▶ Work to complete
Copy out exactly the lines from the start of the data to the line containing "export DETAILED_ROUTE_END_ITERATION = 8". Include both.
===== Data provided
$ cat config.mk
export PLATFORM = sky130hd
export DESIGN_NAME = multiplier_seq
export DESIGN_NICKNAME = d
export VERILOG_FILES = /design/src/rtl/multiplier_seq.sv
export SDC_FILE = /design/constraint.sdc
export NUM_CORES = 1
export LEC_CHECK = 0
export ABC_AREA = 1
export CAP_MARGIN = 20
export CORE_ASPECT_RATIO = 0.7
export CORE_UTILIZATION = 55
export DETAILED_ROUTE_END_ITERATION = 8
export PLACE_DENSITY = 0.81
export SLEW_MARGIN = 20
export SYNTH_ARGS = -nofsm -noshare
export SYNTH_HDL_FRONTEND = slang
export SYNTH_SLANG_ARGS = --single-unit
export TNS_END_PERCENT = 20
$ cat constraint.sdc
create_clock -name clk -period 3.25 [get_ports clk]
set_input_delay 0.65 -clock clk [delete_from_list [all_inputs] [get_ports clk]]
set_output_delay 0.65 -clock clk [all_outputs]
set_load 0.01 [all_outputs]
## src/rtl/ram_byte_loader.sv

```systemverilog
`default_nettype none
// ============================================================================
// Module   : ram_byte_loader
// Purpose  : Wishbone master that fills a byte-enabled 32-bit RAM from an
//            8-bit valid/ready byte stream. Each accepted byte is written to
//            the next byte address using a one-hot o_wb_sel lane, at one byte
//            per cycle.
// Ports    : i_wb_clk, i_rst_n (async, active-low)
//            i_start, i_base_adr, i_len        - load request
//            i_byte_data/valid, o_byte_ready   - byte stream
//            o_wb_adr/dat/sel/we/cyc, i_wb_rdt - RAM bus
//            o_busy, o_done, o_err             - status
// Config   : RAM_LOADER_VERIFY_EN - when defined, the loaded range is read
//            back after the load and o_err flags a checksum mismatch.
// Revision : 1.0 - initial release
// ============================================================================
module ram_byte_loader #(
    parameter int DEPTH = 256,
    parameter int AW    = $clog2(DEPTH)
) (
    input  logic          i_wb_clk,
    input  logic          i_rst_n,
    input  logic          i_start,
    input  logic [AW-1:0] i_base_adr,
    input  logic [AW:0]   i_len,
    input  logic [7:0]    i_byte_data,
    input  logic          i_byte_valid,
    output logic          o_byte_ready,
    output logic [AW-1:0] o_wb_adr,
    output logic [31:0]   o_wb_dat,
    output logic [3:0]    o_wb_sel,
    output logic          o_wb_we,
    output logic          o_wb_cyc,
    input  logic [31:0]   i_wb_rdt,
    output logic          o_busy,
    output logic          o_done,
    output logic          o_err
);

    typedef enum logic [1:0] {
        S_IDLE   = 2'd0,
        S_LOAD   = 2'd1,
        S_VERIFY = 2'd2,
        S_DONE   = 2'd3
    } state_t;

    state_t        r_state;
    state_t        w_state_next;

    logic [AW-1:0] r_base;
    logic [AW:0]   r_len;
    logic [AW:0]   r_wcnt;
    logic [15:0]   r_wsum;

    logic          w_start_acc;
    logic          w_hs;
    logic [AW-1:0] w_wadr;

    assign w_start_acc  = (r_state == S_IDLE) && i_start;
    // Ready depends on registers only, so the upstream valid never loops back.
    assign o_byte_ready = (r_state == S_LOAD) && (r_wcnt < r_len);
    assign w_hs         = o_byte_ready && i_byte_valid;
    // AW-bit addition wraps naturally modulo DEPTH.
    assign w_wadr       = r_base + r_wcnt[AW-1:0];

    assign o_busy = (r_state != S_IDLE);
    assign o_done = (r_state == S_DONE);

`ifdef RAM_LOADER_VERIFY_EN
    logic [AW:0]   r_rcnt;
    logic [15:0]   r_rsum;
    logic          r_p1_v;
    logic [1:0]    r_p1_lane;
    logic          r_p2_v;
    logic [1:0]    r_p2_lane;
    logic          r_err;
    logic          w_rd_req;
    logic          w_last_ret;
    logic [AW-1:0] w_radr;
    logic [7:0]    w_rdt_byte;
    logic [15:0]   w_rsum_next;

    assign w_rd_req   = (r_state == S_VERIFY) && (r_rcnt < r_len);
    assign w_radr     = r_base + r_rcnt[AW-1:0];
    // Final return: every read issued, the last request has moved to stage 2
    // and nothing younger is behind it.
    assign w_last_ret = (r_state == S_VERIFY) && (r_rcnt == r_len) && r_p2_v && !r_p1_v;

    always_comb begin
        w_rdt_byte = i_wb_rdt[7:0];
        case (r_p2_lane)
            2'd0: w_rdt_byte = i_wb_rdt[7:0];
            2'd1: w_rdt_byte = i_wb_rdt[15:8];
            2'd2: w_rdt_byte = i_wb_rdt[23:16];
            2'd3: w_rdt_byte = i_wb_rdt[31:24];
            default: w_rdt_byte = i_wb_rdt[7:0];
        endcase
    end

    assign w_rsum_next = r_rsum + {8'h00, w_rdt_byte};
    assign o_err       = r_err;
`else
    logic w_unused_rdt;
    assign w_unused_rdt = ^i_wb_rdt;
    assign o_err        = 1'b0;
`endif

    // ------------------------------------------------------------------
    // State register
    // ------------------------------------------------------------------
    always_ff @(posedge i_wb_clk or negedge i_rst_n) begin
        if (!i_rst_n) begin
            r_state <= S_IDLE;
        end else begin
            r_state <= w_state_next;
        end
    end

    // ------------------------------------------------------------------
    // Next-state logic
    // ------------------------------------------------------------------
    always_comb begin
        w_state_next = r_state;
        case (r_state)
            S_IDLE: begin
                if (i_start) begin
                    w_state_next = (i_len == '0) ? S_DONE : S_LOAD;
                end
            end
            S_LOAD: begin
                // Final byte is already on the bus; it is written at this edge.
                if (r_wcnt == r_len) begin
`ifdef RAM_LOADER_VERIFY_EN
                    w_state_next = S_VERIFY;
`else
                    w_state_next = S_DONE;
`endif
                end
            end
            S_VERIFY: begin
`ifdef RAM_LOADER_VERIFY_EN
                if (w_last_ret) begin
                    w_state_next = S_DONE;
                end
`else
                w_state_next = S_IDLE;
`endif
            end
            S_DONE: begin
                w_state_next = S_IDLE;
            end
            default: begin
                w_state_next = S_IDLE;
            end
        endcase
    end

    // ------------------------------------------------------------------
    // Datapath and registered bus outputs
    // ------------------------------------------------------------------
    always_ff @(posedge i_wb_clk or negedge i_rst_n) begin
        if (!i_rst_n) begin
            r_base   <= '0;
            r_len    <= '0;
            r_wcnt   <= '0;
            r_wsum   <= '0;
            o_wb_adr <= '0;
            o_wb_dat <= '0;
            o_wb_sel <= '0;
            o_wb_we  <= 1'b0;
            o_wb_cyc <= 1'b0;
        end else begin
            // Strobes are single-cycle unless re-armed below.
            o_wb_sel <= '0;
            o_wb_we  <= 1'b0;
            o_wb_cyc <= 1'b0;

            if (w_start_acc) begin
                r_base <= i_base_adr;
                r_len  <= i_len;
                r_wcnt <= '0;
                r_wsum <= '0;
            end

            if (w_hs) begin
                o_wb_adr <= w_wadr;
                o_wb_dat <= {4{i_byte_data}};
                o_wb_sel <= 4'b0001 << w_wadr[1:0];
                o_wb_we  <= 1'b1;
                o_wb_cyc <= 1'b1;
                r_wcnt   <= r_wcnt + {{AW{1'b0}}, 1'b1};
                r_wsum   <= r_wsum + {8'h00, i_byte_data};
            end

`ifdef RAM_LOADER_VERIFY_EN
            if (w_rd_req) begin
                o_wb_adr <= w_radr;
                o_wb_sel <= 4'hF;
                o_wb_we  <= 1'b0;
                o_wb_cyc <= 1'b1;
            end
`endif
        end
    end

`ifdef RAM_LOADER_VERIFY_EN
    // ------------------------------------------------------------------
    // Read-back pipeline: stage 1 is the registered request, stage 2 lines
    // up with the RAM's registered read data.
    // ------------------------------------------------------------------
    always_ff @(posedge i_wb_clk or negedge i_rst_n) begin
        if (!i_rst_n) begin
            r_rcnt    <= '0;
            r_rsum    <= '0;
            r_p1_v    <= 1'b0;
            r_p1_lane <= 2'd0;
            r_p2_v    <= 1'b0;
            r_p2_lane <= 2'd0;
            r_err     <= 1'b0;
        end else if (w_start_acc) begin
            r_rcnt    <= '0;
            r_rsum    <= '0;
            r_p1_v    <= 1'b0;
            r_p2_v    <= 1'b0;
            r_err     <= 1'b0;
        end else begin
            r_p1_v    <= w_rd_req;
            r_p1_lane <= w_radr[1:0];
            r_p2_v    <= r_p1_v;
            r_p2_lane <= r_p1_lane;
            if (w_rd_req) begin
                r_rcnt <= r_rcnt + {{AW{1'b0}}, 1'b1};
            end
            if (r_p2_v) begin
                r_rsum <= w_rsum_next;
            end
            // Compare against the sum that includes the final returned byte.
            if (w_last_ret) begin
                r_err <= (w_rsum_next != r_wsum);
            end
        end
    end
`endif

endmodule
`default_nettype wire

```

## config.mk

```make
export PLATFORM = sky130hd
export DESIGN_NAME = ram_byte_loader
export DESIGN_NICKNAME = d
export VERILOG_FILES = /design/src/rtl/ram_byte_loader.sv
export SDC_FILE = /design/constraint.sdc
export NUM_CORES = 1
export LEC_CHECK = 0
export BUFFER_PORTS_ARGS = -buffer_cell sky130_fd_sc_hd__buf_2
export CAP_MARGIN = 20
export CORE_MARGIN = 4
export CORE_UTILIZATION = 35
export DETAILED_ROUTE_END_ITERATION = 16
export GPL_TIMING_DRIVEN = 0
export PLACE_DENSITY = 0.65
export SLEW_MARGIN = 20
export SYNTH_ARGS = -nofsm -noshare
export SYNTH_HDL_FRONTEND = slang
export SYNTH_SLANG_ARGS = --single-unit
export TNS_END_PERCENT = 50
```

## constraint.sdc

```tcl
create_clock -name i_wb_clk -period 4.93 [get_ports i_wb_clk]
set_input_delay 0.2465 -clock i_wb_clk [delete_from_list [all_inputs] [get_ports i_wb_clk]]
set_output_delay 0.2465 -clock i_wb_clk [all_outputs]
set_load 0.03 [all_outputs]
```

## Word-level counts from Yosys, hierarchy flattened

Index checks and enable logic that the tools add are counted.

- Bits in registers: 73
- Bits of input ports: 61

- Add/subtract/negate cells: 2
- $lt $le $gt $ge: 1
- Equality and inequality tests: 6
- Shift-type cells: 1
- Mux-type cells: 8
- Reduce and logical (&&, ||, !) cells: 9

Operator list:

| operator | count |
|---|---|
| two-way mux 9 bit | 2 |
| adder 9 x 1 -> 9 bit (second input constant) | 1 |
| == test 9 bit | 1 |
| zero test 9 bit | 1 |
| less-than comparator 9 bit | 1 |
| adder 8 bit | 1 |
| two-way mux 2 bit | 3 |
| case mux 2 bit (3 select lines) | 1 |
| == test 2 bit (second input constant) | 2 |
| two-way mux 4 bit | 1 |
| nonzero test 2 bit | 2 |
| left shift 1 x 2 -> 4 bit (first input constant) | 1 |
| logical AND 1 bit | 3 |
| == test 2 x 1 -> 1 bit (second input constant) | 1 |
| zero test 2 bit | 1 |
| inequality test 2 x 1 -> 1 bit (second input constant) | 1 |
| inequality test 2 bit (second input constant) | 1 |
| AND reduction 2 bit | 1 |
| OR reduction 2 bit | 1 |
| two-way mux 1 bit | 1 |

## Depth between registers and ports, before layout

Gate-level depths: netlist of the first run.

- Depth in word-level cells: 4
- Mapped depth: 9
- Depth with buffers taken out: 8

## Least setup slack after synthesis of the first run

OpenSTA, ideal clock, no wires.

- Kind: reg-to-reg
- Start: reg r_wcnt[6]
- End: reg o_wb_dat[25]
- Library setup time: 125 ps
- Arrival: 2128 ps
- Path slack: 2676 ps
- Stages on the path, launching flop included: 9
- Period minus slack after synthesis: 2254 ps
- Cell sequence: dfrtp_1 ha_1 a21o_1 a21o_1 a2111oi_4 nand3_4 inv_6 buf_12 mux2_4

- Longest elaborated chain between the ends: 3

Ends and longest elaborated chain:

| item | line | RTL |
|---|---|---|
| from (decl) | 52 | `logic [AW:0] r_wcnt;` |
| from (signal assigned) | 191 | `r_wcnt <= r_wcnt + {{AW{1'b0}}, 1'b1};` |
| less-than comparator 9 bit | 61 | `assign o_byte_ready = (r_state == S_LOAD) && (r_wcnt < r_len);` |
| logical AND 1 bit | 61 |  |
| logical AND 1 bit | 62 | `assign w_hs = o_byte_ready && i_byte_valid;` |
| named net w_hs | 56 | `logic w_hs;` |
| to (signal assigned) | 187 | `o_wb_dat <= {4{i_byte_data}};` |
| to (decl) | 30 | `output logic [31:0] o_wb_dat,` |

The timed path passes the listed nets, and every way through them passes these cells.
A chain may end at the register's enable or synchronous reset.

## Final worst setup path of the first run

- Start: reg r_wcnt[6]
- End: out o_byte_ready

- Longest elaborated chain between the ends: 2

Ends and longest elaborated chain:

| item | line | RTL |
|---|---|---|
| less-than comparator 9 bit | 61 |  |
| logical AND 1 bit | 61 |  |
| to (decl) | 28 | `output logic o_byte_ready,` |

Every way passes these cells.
==========
▶ Solution below
$ cat config.mk
export PLATFORM = sky130hd
export DESIGN_NAME = multiplier_seq
export DESIGN_NICKNAME = d
export VERILOG_FILES = /design/src/rtl/multiplier_seq.sv
export SDC_FILE = /design/constraint.sdc
export NUM_CORES = 1
export LEC_CHECK = 0
export ABC_AREA = 1
export CAP_MARGIN = 20
export CORE_ASPECT_RATIO = 0.7
export CORE_UTILIZATION = 55
export DETAILED_ROUTE_END_ITERATION = 8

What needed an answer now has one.